_What you need to do_
Which lines of the listing hold the string "same"? Copy those lines.

_Data extract_
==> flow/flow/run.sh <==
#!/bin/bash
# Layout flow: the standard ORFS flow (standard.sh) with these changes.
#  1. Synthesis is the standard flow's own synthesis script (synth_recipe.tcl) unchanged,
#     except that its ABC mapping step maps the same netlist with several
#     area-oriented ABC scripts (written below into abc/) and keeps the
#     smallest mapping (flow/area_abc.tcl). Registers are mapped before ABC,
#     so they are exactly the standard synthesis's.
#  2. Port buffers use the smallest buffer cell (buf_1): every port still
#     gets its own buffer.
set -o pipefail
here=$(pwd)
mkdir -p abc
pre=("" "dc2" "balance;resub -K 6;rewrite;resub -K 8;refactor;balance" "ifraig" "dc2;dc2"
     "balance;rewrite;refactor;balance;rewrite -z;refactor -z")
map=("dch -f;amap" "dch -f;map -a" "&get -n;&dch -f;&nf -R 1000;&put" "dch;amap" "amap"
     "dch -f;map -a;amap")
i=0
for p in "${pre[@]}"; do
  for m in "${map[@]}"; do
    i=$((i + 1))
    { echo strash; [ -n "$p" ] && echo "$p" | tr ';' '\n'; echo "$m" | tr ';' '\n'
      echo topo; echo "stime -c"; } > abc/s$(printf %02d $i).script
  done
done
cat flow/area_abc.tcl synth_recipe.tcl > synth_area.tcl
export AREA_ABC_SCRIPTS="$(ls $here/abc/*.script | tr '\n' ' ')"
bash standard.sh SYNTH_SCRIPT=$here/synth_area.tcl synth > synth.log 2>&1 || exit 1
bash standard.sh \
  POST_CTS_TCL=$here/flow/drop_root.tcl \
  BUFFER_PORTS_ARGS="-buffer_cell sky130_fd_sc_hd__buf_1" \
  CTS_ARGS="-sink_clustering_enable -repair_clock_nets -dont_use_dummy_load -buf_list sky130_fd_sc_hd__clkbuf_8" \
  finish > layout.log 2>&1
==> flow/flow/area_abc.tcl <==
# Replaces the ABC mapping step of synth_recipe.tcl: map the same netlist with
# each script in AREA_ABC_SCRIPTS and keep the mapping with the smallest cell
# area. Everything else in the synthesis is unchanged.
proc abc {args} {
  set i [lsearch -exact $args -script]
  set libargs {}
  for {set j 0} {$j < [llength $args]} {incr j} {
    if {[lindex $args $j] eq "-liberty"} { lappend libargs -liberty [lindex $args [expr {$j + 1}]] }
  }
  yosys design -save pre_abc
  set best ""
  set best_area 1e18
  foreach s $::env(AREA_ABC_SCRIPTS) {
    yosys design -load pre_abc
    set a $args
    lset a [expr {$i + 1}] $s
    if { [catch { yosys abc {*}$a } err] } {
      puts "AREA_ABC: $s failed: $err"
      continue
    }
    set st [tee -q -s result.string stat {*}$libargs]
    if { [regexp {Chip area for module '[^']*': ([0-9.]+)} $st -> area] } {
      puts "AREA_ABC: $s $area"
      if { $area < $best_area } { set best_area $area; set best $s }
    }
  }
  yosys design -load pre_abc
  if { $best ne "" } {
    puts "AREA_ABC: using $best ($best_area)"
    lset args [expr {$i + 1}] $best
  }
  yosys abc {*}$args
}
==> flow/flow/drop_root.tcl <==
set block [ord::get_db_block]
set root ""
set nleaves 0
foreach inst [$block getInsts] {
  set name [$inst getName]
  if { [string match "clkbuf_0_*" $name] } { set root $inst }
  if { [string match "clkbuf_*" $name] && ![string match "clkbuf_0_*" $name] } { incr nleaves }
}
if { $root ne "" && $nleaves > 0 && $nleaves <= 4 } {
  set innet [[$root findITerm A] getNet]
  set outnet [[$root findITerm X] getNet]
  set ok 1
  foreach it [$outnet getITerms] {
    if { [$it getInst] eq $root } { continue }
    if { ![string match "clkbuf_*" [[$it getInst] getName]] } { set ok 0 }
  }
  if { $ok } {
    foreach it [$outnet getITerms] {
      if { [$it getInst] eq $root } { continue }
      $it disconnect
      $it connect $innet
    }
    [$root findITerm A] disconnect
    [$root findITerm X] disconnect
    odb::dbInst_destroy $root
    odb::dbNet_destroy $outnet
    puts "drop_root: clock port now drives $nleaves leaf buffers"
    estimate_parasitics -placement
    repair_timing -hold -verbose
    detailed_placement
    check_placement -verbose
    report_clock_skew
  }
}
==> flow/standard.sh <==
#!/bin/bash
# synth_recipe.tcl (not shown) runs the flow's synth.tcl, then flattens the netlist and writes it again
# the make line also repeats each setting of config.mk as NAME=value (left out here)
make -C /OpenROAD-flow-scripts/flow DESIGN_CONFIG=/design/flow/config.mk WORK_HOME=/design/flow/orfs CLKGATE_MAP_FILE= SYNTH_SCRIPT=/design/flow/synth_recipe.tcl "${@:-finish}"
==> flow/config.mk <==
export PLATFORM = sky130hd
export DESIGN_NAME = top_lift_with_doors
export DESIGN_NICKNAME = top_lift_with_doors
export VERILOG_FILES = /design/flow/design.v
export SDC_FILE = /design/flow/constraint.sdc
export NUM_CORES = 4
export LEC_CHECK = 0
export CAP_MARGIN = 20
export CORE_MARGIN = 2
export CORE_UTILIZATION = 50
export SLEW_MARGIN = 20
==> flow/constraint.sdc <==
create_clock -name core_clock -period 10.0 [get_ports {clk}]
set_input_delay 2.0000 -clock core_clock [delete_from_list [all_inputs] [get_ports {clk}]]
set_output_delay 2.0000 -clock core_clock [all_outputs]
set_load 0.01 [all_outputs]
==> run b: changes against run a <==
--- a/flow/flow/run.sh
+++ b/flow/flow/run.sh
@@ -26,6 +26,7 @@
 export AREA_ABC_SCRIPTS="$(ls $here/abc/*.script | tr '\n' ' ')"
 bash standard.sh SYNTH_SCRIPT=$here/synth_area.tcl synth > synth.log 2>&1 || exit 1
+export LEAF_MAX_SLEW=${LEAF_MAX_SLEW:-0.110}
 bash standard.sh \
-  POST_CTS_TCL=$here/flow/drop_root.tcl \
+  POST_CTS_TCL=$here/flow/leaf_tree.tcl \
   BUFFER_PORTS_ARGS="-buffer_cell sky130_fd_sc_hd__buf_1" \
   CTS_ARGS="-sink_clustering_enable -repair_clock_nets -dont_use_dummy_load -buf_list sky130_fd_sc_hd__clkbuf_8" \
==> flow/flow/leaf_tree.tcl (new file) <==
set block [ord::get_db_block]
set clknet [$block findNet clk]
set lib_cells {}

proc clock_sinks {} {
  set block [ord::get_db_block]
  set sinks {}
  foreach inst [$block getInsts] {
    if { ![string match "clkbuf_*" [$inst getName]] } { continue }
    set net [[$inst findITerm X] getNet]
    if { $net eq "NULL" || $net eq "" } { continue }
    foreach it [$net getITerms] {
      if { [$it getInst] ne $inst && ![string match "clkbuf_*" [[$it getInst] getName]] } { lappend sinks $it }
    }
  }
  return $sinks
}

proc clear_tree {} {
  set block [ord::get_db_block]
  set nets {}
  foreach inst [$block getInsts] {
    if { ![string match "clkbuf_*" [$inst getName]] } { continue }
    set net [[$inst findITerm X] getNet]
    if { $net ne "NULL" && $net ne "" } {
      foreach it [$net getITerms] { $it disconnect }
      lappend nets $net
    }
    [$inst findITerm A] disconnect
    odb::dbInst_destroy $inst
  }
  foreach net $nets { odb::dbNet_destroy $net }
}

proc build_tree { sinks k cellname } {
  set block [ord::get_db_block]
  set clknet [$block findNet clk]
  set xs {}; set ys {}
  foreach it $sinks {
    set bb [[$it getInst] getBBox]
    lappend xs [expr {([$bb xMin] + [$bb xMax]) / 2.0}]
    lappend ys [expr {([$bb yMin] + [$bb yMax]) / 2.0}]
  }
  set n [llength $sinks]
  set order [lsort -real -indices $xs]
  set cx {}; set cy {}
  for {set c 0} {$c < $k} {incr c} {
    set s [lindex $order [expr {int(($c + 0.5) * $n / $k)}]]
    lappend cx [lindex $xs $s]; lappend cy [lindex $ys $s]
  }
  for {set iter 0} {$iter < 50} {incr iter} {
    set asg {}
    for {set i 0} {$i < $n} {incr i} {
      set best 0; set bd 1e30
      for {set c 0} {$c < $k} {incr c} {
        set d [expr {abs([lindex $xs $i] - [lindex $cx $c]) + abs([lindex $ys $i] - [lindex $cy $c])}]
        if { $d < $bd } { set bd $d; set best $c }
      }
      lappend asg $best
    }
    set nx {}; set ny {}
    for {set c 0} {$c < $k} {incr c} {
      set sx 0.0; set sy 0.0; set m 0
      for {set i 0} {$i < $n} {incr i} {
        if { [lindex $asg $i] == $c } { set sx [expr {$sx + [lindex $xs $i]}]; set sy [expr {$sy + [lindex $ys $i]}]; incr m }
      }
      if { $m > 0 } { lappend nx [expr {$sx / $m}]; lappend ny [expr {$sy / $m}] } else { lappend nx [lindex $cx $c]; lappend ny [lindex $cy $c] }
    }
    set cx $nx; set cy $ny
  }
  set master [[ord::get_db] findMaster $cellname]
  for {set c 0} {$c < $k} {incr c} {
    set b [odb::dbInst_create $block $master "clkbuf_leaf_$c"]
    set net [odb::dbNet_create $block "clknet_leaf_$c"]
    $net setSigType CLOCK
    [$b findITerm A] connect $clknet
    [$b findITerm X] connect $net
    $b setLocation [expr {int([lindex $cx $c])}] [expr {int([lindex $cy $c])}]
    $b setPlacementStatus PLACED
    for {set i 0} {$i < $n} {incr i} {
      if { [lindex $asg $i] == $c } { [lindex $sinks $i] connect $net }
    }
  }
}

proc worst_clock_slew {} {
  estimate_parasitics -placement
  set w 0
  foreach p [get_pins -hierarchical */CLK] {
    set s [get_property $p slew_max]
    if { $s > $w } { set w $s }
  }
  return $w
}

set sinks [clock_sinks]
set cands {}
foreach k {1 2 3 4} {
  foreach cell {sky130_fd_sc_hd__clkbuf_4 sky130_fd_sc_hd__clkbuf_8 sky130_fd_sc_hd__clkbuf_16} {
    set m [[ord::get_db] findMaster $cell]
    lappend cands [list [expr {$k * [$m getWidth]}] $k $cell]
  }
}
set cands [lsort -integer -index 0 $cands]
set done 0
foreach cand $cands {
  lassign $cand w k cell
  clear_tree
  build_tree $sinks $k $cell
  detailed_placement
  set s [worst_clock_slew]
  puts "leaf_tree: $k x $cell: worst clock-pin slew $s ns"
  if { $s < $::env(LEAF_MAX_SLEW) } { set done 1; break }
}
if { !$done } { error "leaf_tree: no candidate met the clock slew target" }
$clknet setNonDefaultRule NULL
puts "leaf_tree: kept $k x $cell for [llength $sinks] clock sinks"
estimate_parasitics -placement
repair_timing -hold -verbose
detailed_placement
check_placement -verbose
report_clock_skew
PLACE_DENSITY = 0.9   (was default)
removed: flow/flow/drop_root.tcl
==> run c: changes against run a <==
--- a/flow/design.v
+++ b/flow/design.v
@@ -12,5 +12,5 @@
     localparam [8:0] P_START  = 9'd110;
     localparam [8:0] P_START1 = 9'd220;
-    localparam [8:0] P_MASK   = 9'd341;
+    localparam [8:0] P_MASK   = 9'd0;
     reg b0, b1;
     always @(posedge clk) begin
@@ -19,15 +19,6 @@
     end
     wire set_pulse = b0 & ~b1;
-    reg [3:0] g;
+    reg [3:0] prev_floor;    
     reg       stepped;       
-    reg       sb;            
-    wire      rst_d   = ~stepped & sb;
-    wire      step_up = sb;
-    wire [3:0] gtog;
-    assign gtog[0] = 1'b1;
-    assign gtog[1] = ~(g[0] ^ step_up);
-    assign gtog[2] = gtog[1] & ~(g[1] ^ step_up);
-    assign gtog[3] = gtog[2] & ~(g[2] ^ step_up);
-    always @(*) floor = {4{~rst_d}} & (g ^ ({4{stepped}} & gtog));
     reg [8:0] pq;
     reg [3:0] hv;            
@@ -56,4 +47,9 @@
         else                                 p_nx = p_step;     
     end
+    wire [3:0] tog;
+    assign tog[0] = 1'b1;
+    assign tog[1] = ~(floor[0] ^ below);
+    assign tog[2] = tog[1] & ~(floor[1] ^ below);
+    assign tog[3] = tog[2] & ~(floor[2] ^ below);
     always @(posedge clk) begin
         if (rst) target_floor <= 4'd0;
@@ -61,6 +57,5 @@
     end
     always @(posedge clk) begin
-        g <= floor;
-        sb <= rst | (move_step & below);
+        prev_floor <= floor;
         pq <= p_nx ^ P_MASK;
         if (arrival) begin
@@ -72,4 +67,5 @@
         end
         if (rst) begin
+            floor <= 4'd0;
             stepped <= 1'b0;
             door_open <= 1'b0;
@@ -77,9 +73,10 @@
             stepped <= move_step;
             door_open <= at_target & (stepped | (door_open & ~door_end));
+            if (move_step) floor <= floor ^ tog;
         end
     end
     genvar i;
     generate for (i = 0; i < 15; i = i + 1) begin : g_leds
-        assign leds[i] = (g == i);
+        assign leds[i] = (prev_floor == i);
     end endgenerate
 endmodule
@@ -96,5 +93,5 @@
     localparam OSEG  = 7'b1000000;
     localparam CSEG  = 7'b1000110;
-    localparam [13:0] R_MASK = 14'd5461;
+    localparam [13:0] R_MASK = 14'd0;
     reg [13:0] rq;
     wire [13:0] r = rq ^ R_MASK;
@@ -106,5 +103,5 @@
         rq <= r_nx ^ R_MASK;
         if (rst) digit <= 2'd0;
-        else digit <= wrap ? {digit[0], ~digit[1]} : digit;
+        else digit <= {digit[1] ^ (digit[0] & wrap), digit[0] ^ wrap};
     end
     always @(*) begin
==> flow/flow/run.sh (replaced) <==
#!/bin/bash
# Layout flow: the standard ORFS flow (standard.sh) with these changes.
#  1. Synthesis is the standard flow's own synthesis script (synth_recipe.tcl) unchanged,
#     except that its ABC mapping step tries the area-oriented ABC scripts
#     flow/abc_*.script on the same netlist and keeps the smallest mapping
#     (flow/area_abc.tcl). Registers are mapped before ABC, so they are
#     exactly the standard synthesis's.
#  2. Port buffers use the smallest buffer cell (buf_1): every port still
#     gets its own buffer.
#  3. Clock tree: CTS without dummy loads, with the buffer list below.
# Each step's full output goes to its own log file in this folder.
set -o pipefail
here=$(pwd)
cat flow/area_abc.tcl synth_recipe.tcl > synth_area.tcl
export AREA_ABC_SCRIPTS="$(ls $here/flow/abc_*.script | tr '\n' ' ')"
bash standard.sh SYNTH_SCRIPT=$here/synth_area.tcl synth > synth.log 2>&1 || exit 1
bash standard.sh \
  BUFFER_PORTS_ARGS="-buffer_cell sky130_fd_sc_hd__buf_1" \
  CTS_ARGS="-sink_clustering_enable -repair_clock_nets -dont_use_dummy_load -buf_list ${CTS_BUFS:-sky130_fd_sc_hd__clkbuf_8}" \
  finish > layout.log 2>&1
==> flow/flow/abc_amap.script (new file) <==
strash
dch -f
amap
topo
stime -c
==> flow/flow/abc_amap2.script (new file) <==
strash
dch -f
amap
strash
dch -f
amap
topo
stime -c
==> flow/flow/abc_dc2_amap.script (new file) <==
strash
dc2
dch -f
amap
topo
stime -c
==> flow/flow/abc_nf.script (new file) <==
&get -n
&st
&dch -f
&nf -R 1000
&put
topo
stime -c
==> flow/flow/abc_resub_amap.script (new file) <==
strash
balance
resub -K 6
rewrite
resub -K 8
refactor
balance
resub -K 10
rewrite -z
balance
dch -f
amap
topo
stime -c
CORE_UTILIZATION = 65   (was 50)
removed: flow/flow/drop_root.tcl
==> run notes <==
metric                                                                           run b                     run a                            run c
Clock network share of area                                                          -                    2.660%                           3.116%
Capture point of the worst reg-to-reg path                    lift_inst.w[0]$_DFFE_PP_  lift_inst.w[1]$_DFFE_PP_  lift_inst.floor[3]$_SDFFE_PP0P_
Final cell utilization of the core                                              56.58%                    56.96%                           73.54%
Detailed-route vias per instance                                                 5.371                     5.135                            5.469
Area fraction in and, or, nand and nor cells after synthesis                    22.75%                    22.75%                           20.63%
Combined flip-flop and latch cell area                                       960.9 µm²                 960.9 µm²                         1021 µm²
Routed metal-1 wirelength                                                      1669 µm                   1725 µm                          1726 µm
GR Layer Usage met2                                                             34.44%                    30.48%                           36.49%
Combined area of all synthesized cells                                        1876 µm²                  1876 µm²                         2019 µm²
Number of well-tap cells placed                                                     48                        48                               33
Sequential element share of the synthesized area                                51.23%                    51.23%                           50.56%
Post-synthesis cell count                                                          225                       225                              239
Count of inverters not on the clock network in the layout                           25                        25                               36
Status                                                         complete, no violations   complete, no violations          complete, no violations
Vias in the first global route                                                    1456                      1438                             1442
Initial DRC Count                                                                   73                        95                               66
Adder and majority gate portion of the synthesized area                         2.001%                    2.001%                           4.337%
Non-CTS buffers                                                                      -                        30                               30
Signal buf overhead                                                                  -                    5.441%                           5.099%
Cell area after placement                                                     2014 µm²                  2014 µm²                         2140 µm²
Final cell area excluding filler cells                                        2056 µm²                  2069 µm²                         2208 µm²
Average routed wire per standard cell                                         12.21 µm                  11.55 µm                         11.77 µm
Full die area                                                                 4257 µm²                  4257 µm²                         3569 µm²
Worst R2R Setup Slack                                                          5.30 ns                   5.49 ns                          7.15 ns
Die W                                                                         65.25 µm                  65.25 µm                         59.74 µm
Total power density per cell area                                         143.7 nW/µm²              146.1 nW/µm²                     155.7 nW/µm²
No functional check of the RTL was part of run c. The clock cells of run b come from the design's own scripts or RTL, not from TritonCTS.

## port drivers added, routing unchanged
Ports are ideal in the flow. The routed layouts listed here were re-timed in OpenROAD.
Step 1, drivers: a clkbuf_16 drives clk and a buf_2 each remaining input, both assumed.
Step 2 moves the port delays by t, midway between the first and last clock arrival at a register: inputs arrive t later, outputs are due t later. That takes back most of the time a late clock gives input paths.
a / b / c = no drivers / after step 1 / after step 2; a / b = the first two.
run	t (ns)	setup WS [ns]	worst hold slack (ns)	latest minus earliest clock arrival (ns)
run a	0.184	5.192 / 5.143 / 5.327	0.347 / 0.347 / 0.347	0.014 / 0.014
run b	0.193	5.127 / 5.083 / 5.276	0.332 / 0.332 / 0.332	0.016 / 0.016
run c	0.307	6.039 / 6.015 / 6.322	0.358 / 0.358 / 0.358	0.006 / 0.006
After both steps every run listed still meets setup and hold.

_Task result_
#     except that its ABC mapping step maps the same netlist with several
# Replaces the ABC mapping step of synth_recipe.tcl: map the same netlist with
#     flow/abc_*.script on the same netlist and keeps the smallest mapping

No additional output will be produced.